The 50-year mystery known as the ‘cursed bread’ in Pont-Saint-Esprit France, which left residents of a sleepy French village suffering chronic hallucinations, was discovered to be a CIA experiment in which their bread was spiked with LSD.
The revelations were discovered by an American investigative journalist when he uncovered evidence that the CIA prepared local food with the hallucinogenic drug LSD. The quite picturesque village in southern France descended into mass insanity literally overnight, as people were sectioned to asylums and resulting in at least 5 residents dying. The CIA had prepared local food with LSD as part of a mind control experiment at the height of the cold war.
The Telegraph reports: The mystery of Le Pain Maudit (Cursed Bread) still haunts the inhabitants of Pont-Saint-Esprit, in the Gard, southeast France.

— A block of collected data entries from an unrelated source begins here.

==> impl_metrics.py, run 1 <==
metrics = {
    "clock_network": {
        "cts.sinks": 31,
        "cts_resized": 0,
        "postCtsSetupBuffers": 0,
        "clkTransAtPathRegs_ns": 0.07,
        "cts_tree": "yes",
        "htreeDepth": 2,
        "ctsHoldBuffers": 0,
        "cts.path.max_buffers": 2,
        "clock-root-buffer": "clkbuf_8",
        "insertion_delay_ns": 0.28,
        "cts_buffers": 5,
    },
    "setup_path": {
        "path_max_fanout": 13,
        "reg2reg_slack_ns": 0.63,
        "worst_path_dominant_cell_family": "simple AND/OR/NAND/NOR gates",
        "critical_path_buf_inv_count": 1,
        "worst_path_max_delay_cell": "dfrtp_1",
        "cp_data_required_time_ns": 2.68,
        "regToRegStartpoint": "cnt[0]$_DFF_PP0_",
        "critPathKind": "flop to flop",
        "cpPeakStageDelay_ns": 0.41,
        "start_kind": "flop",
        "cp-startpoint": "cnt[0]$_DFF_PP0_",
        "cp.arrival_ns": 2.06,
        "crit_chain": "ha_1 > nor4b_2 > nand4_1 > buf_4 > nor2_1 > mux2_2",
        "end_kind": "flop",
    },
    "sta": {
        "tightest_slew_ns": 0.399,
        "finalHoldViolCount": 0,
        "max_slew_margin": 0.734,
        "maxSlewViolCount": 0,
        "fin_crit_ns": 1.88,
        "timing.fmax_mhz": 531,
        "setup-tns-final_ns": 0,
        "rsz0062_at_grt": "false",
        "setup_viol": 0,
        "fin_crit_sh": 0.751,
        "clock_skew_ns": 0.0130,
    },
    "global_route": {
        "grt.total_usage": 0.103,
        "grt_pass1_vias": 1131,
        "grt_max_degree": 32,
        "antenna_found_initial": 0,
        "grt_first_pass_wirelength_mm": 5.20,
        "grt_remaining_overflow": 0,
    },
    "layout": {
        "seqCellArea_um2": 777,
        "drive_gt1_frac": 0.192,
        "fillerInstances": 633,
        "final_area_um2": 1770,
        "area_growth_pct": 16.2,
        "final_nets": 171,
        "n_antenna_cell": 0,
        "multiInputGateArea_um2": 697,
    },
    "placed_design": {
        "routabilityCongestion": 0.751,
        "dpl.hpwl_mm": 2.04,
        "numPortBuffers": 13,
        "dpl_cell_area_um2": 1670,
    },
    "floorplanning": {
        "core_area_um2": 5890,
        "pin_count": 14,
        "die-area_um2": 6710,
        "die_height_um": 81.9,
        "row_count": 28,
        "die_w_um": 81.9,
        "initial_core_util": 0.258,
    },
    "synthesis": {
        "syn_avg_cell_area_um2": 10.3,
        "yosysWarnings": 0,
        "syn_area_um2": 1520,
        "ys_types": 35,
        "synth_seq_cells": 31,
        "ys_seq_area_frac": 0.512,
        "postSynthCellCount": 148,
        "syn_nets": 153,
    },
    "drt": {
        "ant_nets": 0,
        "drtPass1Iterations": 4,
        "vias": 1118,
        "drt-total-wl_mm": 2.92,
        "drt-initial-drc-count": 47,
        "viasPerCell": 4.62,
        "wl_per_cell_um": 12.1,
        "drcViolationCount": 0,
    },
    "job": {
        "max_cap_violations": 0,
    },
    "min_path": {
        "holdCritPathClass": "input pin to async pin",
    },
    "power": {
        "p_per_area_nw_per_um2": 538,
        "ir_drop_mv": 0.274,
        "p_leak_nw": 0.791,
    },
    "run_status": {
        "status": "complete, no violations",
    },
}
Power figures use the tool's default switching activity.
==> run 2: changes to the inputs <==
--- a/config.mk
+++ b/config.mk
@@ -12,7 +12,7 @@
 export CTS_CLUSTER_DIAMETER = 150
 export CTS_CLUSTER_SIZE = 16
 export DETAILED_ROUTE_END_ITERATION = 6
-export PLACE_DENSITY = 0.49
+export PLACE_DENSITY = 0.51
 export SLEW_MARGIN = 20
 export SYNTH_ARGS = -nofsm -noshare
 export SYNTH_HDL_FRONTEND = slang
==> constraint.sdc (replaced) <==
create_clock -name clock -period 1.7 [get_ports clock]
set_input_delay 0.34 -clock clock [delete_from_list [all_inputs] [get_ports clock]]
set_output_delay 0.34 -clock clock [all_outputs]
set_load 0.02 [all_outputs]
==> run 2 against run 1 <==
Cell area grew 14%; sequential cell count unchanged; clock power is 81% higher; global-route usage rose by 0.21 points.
===== config.mk =====
export PLATFORM = sky130hd
export DESIGN_NAME = uart_tx
export DESIGN_NICKNAME = d
export VERILOG_FILES = /design/src/rtl/uart_tx.sv
export SDC_FILE = /design/constraint.sdc
export NUM_CORES = 1
export LEC_CHECK = 0
export ABC_AREA = 0
export CORE_UTILIZATION = 50
export DETAILED_ROUTE_END_ITERATION = 12
export PLACE_DENSITY = 0.82
export REMOVE_ABC_BUFFERS = 1
export SLEW_MARGIN = 20
export SYNTH_ARGS = -nofsm -noshare
export SYNTH_HDL_FRONTEND = slang
export SYNTH_SLANG_ARGS = --single-unit

===== constraint.sdc =====
create_clock -name i_clk -period 2.7 [get_ports i_clk]
set_input_delay 0.405 -clock i_clk [delete_from_list [all_inputs] [get_ports i_clk]]
set_output_delay 0.405 -clock i_clk [all_outputs]
set_load 0.03 [all_outputs]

On August 16, 1951, the inhabitants were suddenly racked with frightful hallucinations of terrifying beasts and fire.
One man tried to drown himself, screaming that his belly was being eaten by snakes. An 11-year-old tried to strangle his grandmother.
Another man shouted: “I am a plane”, before jumping out of a second-floor window, breaking his legs. He then got up and carried on for 50 yards. Another saw his heart escaping through his feet and begged a doctor to put it back. Many were taken to the local asylum in strait jackets.
Time magazine wrote at the time: “Among the stricken, delirium rose: patients thrashed wildly on their beds, screaming that red flowers were blossoming from their bodies, that their heads had turned to molten lead.”
Eventually, it was determined that the best-known local baker had unwittingly contaminated his flour with ergot, a hallucinogenic mould that infects rye grain. Another theory was the bread had been poisoned with organic mercury.
However, H P Albarelli Jr., an investigative journalist, claims the outbreak resulted from a covert experiment directed by the CIA and the US Army’s top-secret Special Operations Division (SOD) at Fort Detrick, Maryland.
The scientists who produced both alternative explanations, he writes, worked for the Swiss-based Sandoz Pharmaceutical Company, which was then secretly supplying both the Army and CIA with LSD.
Mr Albarelli came across CIA documents while investigating the suspicious suicide of Frank Olson, a biochemist working for the SOD who fell from a 13th floor window two years after the Cursed Bread incident.
One note transcribes a conversation between a CIA agent and a Sandoz official who mentions the “secret of Pont-Saint-Esprit” and explains that it was not “at all” caused by mould but by diethylamide, the D in LSD.
While compiling his book, A Terrible Mistake: The Murder of Frank Olson and the CIA’s Secret Cold War Experiments, Mr. Albarelli spoke to former colleagues of Mr Olson, two of whom told him that the Pont-Saint-Esprit incident was part of a mind control experiment run by the CIA and US army.
After the Korean War, the Americans launched a vast research program into the mental manipulation of prisoners and enemy troops.
Scientists at Fort Detrick told him that agents had sprayed LSD into the air and also contaminated “local foot products”.
Mr. Albarelli said the real “smoking gun” was a White House document sent to members of the Rockefeller Commission formed in 1975 to investigate CIA abuses.
It contained the names of a number of French nationals who had been secretly employed by the CIA and made direct reference to the “Pont St. Esprit incident.” In its quest to research LSD as an offensive weapon, Mr. Albarelli claims, the US army also drugged over 5,700 unwitting American servicemen between 1953 and 1965.
None of his sources would indicate whether the French secret services were aware of the alleged operation. According to US news reports, French intelligence chiefs have demanded the CIA explain itself following the book’s revelations. French intelligence officially denies this.
Locals in Pont-Saint-Esprit still want to know why they were hit by such apocalyptic scenes. “At the time people brought up the theory of an experiment aimed at controlling a popular revolt,” said Charles Granjoh, 71.
“I almost kicked the bucket,” he told the weekly French magazine Les Inrockuptibles. “I’d like to know why.”